Non lo insulterò più" disse dopo un minuto di silenzio. Non aveva dovuto pensarci, gli era venuto naturale il tempo di mutismo gli era servito per capire da dove nascesse quel pensiero. "
Non insulterò più nessuno... nè te nè lui... ma non farti illusioni, però... per me rappresenti ancora nessuno" il tono con cui lo disse risultò più affranto del previsto, avrebbe voluto esser duro ed inflessibile, invece quell'affermazione era risuonata come un messaggio di scuse "
perdonami per non esserci, per non ricordarmi niente, per starmi comportando come il peggior figlio di puttana esistente, ma ti prego credi in me, credi in noi ancora una volta" parole che si era formate nella sua mente senza che lui potesse impedirlo. Si era limitato a tenerle bloccate lì, sostituendole con altre che però avevano mantenuto la loro tonalità implorante e amara.

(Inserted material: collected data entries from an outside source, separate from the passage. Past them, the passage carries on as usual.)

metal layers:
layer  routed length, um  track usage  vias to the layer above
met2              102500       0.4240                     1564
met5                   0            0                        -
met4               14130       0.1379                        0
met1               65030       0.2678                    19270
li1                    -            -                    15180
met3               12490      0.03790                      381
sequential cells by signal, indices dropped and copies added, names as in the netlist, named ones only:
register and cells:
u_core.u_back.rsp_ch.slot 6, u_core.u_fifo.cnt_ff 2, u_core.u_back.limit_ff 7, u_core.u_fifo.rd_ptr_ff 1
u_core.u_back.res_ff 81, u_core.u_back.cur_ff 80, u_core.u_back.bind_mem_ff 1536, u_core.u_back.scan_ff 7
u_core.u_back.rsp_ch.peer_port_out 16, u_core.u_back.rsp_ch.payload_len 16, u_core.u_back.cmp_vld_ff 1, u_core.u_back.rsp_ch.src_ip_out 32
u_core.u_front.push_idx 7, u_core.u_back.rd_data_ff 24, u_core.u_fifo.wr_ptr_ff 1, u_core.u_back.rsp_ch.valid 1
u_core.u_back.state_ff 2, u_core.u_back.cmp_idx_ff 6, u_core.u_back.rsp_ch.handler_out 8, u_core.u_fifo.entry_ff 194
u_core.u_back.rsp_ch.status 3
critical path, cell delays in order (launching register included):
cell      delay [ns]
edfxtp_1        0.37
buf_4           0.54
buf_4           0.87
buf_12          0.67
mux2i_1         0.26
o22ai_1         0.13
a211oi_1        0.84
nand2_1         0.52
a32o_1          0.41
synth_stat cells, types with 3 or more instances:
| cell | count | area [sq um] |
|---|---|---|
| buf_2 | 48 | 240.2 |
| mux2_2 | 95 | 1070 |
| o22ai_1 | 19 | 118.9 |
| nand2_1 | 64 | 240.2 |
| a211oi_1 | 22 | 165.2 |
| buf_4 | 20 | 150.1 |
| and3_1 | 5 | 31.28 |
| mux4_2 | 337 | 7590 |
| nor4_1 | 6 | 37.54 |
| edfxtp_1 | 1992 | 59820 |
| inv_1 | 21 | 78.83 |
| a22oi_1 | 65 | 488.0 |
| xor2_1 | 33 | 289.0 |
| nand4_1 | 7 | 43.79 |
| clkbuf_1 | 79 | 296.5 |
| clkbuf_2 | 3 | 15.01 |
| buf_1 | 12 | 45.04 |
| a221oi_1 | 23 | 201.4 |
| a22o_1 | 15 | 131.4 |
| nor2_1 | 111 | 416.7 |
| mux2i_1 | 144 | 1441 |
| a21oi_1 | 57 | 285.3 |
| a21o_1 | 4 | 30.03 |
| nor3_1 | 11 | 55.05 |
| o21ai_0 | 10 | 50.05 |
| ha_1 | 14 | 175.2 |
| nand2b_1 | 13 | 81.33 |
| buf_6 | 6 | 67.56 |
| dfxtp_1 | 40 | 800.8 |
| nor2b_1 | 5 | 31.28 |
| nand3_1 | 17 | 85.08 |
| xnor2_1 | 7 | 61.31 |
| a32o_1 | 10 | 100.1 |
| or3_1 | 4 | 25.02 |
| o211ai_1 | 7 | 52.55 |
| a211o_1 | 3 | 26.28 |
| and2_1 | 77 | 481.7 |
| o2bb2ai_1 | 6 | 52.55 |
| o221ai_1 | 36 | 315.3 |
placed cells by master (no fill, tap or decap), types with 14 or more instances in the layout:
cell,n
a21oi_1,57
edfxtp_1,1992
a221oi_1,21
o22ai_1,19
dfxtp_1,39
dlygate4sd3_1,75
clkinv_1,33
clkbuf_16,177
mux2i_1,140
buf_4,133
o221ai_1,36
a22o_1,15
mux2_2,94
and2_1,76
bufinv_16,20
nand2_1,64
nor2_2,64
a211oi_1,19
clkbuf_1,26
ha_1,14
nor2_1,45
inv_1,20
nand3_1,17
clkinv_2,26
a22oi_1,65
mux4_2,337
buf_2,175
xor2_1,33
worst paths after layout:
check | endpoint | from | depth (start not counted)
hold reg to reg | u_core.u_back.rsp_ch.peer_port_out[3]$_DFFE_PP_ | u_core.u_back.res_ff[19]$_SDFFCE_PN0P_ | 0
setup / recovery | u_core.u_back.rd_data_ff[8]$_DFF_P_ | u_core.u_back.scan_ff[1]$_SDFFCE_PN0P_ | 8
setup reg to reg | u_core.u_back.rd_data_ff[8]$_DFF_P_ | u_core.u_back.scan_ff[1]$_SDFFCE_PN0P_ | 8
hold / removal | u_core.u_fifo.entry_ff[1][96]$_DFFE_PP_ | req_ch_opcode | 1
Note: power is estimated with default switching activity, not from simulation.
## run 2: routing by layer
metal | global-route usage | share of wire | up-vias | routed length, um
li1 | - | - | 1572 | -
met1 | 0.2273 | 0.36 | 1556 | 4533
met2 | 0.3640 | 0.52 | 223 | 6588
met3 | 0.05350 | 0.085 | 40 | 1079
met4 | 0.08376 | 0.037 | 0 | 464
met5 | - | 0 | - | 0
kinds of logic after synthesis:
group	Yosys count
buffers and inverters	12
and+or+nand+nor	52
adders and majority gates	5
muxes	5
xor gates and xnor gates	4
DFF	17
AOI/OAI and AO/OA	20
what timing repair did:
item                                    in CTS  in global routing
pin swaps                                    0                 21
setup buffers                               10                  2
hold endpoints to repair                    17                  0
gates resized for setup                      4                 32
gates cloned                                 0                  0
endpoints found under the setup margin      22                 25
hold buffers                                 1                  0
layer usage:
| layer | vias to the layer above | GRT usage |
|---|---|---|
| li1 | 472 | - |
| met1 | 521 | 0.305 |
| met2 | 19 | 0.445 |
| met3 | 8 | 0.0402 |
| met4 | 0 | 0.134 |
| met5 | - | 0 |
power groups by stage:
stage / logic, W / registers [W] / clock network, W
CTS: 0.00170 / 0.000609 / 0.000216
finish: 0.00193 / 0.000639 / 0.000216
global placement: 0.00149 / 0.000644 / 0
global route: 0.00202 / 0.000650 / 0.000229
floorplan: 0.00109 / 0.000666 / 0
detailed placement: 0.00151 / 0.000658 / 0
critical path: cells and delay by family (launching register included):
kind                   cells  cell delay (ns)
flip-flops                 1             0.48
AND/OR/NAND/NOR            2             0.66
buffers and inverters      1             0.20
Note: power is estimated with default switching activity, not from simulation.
`config.mk`:
```
export PLATFORM = sky130hd
export DESIGN_NAME = calibration_box_generator_flat
export DESIGN_NICKNAME = d
export VERILOG_FILES = /design/src/cbg_pkg.sv /design/src/cbg_if.sv /design/src/calibration_box_generator.sv /design/src/flat_wrapper.sv
export SDC_FILE = /design/constraint.sdc
export NUM_CORES = 2
export LEC_CHECK = 0
export ABC_AREA = 1
export BUFFER_PORTS_ARGS = -buffer_cell sky130_fd_sc_hd__buf_2
export CAP_MARGIN = 0
export CORE_MARGIN = 5
export CORE_UTILIZATION = 60
export DETAILED_ROUTE_END_ITERATION = 16
export GPL_TIMING_DRIVEN = 0
export PLACE_DENSITY_LB_ADDON = 0.2
export SLEW_MARGIN = 20
export SYNTH_ARGS = -nofsm -noshare
export SYNTH_HDL_FRONTEND = slang
export SYNTH_SLANG_ARGS = --single-unit
```
`constraint.sdc`:
```
create_clock -name clk -period 17 [get_ports clk]
set_input_delay 3.4 -clock clk [delete_from_list [all_inputs] [get_ports clk]]
set_output_delay 3.4 -clock clk [all_outputs]
set_load 0.1 [all_outputs]
```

Patetico, dopotutto. Dean l'aveva fissato per qualche minuto, come se potesse esser capace di leggergli dentro e a fatica Samael aveva retto il suo sguardo... Poco dopo il cacciatore indicò un'altra foto: era lui che dormiva coi bambini, li stringeva entrambi accanto a sè e il suo volto era sereno... non si era mai visto così...
CITAZIONE
"Avevano sei anni e tu continuavi a prenderli sul letto ogni qual volta che facevano un pò di capricci, hai smesso di portarli a letto con noi verso i dieci. Sei un padre apprensivo e chioccia, uno starnuto e secondo te dovevamo infilarci in macchina e portarli al pronto soccorso, anche adesso a dire la verità... no... ho sbagliato. Fino a ieri, oggi sei di nuovo il principe dell'inferno, non mio marito. Fino a quando ti ricordi? La stanza della bambina o quello dell'albergo?"

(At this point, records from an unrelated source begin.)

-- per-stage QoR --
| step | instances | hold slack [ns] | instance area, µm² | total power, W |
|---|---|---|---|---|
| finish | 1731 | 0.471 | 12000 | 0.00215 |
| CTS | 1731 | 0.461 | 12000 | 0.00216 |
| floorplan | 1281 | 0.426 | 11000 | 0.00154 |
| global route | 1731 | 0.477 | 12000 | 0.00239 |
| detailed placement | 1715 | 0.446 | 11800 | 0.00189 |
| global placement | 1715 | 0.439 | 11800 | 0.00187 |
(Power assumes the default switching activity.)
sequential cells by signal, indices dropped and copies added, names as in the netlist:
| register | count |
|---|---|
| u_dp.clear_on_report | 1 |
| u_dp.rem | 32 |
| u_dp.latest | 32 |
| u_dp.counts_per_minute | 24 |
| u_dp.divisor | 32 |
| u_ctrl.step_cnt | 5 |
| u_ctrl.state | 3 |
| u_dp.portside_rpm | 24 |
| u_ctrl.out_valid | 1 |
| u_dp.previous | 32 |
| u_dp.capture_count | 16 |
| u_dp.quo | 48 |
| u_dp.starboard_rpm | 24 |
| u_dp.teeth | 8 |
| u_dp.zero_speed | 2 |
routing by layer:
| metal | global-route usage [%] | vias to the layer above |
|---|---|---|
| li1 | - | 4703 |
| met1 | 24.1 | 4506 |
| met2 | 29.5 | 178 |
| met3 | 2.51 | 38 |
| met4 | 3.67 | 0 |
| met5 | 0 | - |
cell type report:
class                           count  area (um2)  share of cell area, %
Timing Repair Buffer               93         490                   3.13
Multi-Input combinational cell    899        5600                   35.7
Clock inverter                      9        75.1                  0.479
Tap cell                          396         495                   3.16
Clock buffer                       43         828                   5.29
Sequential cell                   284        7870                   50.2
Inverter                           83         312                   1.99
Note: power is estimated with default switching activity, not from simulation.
$ cat src/design/ssf_pkg.sv
`default_nettype none
package ssf_pkg;

  localparam int QUEUE_DEPTH = 2;

  localparam logic [7:0] CH_PERIOD = 8'h2E;
  localparam logic [7:0] CH_COMMA  = 8'h2C;

  localparam logic [2:0] LARGE_START = 3'd7;
  localparam logic [2:0] SMALL_DIGITS = 3'd4;
  localparam logic [2:0] SMALL_LAST  = 3'd4;
  localparam logic [2:0] LARGE_LAST  = 3'd7;
  localparam logic [2:0] COMMA_BYTE_SMALL = 3'd4;
  localparam logic [2:0] COMMA_BYTE_LARGE = 3'd6;
  localparam logic [7:0] COMMA_BASE_SMALL = 8'h04;
  localparam logic [7:0] COMMA_BASE_LARGE = 8'h20;
  localparam logic [7:0] POINT_BIT = 8'h01;

  // One finished panel image
  typedef struct packed {
    logic            six_digit;
    logic [7:0][7:0] seg;
  } img_t;

  // Bit 7 set when the character has a glyph, bits 6:0 the segment code
  function automatic logic [7:0] glyph(input logic [7:0] ch);
    logic [7:0] up;
    logic [7:0] res;
    up = ch;
    if (ch >= 8'h61 && ch <= 8'h7A) begin
      up = ch - 8'h20;
    end
    case (up)
      8'h20:   res = 8'h80;
      8'h2D:   res = 8'hC0;
      8'h30:   res = 8'hBF;
      8'h31:   res = 8'h86;
      8'h32:   res = 8'hDB;
      8'h33:   res = 8'hCF;
      8'h34:   res = 8'hE6;
      8'h35:   res = 8'hED;
      8'h36:   res = 8'hFD;
      8'h37:   res = 8'h87;
      8'h38:   res = 8'hFF;
      8'h39:   res = 8'hEF;
      8'h41:   res = 8'hF7;
      8'h42:   res = 8'hFC;
      8'h43:   res = 8'hB9;
      8'h44:   res = 8'hDE;
      8'h45:   res = 8'hF9;
      8'h46:   res = 8'hF1;
      8'h47:   res = 8'hEF;
      8'h48:   res = 8'hF6;
      8'h49:   res = 8'h86;
      8'h4A:   res = 8'h8E;
      8'h4C:   res = 8'hB8;
      8'h4E:   res = 8'hD4;
      8'h4F:   res = 8'hBF;
      8'h50:   res = 8'hF3;
      8'h53:   res = 8'hED;
      8'h54:   res = 8'hF8;
      8'h55:   res = 8'hBE;
      8'h59:   res = 8'hEE;
      default: res = 8'h00;
    endcase
    return res;
  endfunction

endpackage
`default_nettype wire

$ cat src/design/ssf_front.sv
`default_nettype none
module ssf_front (
  input  wire logic           clk,
  input  wire logic           rst,
  input  wire logic           accept,
  input  wire logic [7:0]     char_code,
  input  wire logic           layout,
  input  wire logic           is_empty,
  input  wire logic           last_char,
  output ssf_pkg::img_t       img,
  output logic                img_push
);

  logic [7:0][7:0] store;
  logic [2:0]      digit_position;
  logic            latched_layout;
  logic            panel_full;
  logic            in_string;

  logic            start;
  logic            cur_large;
  logic [2:0]      cur_pos;
  logic            cur_full;
  logic [7:0][7:0] cur_store;
  logic [7:0][7:0] store_next;
  logic [7:0]      gl;
  logic            is_period;
  logic            is_comma;
  logic            we;
  logic [2:0]      widx;
  logic [7:0]      wbits;
  logic [2:0]      digit_position_next;
  logic            panel_full_next;
  logic            emit;

  always_comb begin
    start     = is_empty | ~in_string;
    cur_large = start ? layout : latched_layout;
    cur_pos   = start ? (layout ? ssf_pkg::LARGE_START : 3'd0) : digit_position;
    cur_full  = start ? 1'b0 : panel_full;
    cur_store = start ? '0 : store;
    gl        = ssf_pkg::glyph(char_code);
    is_period = (char_code == ssf_pkg::CH_PERIOD);
    is_comma  = (char_code == ssf_pkg::CH_COMMA);

    we                  = 1'b0;
    widx                = 3'd0;
    wbits               = 8'h00;
    digit_position_next = cur_pos;
    panel_full_next     = cur_full;

    if (!is_empty && !cur_full) begin
      if (!cur_large) begin
        if (is_period && cur_pos != 3'd0) begin
          we    = 1'b1;
          widx  = cur_pos;
          wbits = ssf_pkg::POINT_BIT;
        end else if (is_comma && cur_pos != 3'd0) begin
          we    = 1'b1;
          widx  = ssf_pkg::COMMA_BYTE_SMALL;
          wbits = ssf_pkg::COMMA_BASE_SMALL >> (cur_pos - 3'd1);
        end else if (gl[7]) begin
          digit_position_next = cur_pos + 3'd1;
          if (cur_pos >= ssf_pkg::SMALL_DIGITS) begin
            panel_full_next = 1'b1;
          end else begin
            we    = 1'b1;
            widx  = cur_pos;
            wbits = {gl[6:0], 1'b0};
          end
        end
      end else begin
        if (is_period && cur_pos != ssf_pkg::LARGE_START) begin
          // leftmost large digit has no byte for its point: drop
          if (cur_pos >= 3'd2) begin
            we    = 1'b1;
            widx  = cur_pos - 3'd2;
            wbits = ssf_pkg::POINT_BIT;
          end
        end else if (is_comma && cur_pos != ssf_pkg::LARGE_START) begin
          we    = 1'b1;
          widx  = ssf_pkg::COMMA_BYTE_LARGE;
          wbits = ssf_pkg::COMMA_BASE_LARGE << (3'd6 - cur_pos);
        end else if (gl[7]) begin
          if (cur_pos <= 3'd1) begin
            digit_position_next = 3'd0;
            panel_full_next     = 1'b1;
          end else begin
            digit_position_next = cur_pos - 3'd1;
            we    = 1'b1;
            widx  = cur_pos - 3'd2;
            wbits = {gl[6:0], 1'b0};
          end
        end
      end
    end

    for (int i = 0; i < 8; i++) begin
      store_next[i] = cur_store[i] | ((we && widx == 3'(i)) ? wbits : 8'h00);
    end

    emit          = is_empty | last_char;
    img_push      = accept & emit;
    img.six_digit = cur_large;
    img.seg       = store_next;
  end

  always_ff @(posedge clk) begin
    if (rst) begin
      digit_position <= 3'd0;
      latched_layout <= 1'b0;
      panel_full     <= 1'b0;
      in_string      <= 1'b0;
    end else if (accept) begin
      digit_position <= digit_position_next;
      latched_layout <= cur_large;
      panel_full     <= panel_full_next;
      in_string      <= ~emit;
    end
  end

  always_ff @(posedge clk) begin
    if (accept) begin
      store <= store_next;
    end
  end

endmodule
`default_nettype wire

$ cat src/design/ssf_fifo.sv
`default_nettype none
module ssf_fifo #(
  parameter int DEPTH = ssf_pkg::QUEUE_DEPTH
) (
  input  wire logic          clk,
  input  wire logic          rst,
  input  wire logic          wr,
  input  wire ssf_pkg::img_t wdata,
  output logic               q_full,
  input  wire logic          rd,
  output ssf_pkg::img_t      rdata,
  output logic               q_empty
);

  localparam int PTR_W = (DEPTH > 1) ? $clog2(DEPTH) : 1;
  localparam int CNT_W = $clog2(DEPTH + 1);

  ssf_pkg::img_t entry [DEPTH];
  logic [PTR_W-1:0] wptr;
  logic [PTR_W-1:0] rptr;
  logic [CNT_W-1:0] count;
  logic             do_wr;
  logic             do_rd;

  assign q_full  = (count == CNT_W'(DEPTH));
  assign q_empty = (count == '0);
  assign do_wr   = wr & ~q_full;
  assign do_rd   = rd & ~q_empty;
  assign rdata   = entry[rptr];

  always_ff @(posedge clk) begin
    if (rst) begin
      wptr  <= '0;
      rptr  <= '0;
      count <= '0;
    end else begin
      if (do_wr) begin
        wptr <= (wptr == PTR_W'(DEPTH - 1)) ? '0 : wptr + 1'b1;
      end
      if (do_rd) begin
        rptr <= (rptr == PTR_W'(DEPTH - 1)) ? '0 : rptr + 1'b1;
      end
      if (do_wr && !do_rd) begin
        count <= count + 1'b1;
      end else if (do_rd && !do_wr) begin
        count <= count - 1'b1;
      end
    end
  end

  always_ff @(posedge clk) begin
    if (do_wr) begin
      entry[wptr] <= wdata;
    end
  end

endmodule
`default_nettype wire

$ cat src/design/ssf_back.sv
`default_nettype none
module ssf_back (
  input  wire logic          clk,
  input  wire logic          rst,
  input  wire ssf_pkg::img_t head,
  input  wire logic          q_empty,
  output logic               q_pop,
  input  wire logic          pop,
  output logic               empty,
  output logic [7:0]         seg_byte,
  output logic [2:0]         byte_index,
  output logic               last_byte
);

  logic [2:0] cnt;
  logic       take;

  always_comb begin
    empty      = q_empty;
    seg_byte   = head.seg[cnt];
    byte_index = cnt;
    last_byte  = (cnt == (head.six_digit ? ssf_pkg::LARGE_LAST : ssf_pkg::SMALL_LAST));
    take       = pop & ~q_empty;
    // release the image once its final byte leaves
    q_pop      = take & last_byte;
  end

  always_ff @(posedge clk) begin
    if (rst) begin
      cnt <= 3'd0;
    end else if (take) begin
      cnt <= last_byte ? 3'd0 : cnt + 3'd1;
    end
  end

endmodule
`default_nettype wire

$ cat src/design/seven_segment_string_formatter.sv
`default_nettype none
// Seven-segment string formatter. Feed a display string one character per
// transaction, rightmost character first, with last_char on the leftmost one
// (or is_empty for a blank string); the layout bit of a string's first
// character picks a 4-digit panel (5 segment bytes) or a 6-digit panel
// (8 bytes). A character is taken every cycle while the image queue is not
// full, with no gaps between strings. When a string ends, its finished image
// enters a queue of QUEUE_DEPTH images and its bytes appear on the result side
// one per cycle while pop is held, byte 0 first, from the cycle after the final
// character if no earlier image waits; full rises only while that image queue
// is full, which happens when strings end faster than their 5 or 8 bytes are popped.
module seven_segment_string_formatter #(
  parameter int QUEUE_DEPTH = ssf_pkg::QUEUE_DEPTH
) (
  input  wire logic       clk,
  input  wire logic       rst,
  input  wire logic       push,
  output logic            full,
  input  wire logic [7:0] char_code,
  input  wire logic       layout,
  input  wire logic       is_empty,
  input  wire logic       last_char,
  output logic            empty,
  input  wire logic       pop,
  output logic [7:0]      seg_byte,
  output logic [2:0]      byte_index,
  output logic            last_byte
);

  ssf_pkg::img_t img;
  ssf_pkg::img_t head;
  logic          img_push;
  logic          q_full;
  logic          q_empty;
  logic          q_pop;
  logic          accept;

  assign full   = q_full;
  assign accept = push & ~q_full;

  ssf_front u_front (
    .clk       (clk),
    .rst       (rst),
    .accept    (accept),
    .char_code (char_code),
    .layout    (layout),
    .is_empty  (is_empty),
    .last_char (last_char),
    .img       (img),
    .img_push  (img_push)
  );

  ssf_fifo #(
    .DEPTH (QUEUE_DEPTH)
  ) u_fifo (
    .clk     (clk),
    .rst     (rst),
    .wr      (img_push),
    .wdata   (img),
    .q_full  (q_full),
    .rd      (q_pop),
    .rdata   (head),
    .q_empty (q_empty)
  );

  ssf_back u_back (
    .clk        (clk),
    .rst        (rst),
    .head       (head),
    .q_empty    (q_empty),
    .q_pop      (q_pop),
    .pop        (pop),
    .empty      (empty),
    .seg_byte   (seg_byte),
    .byte_index (byte_index),
    .last_byte  (last_byte)
  );

endmodule
`default_nettype wire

Aveva ragione. Lui era il principe dell'inferno e quel giorno lo era più di quanto mai si fosse sentito in quel ruolo. Sospirò cercando di riportare l'ultima sua memoria alla mente. "
Ricordo una camera d'albergo... tu sotto di me che mi implori di prenderti con maggiore forza... ricordo parole pesanti, sfottò continui ed un piacere dilagante... una delle scopate migliori della mia vita! Però il tuo volto è sfocato, non definito... è come se fosse un ricordo vecchio di secoli... oppure... è come se tu non sia importante in tutto ciò...." confessò mentre il proprio sguardo si faceva vuoto. Il senso di colpa per quelle parole lo stava infettando come un veleno...
ma perchè? Cos'era che non ricordava? Cos'aveva rimosso della sua vita? Quella vera che tutti sembravano conoscere e di cui lui non rimembrava neppure un frammento... eppure sembrava così felice in quelle foto... cos'era andato perduto....? "
Dean... cos'è successo? Perchè sei come un estraneo per me?" domandò senza avere però la forza di rialzare lo sguardo su di lui ed affrontarlo come il principe dell'inferno che era sempre stato avrebbe fatto senza remore.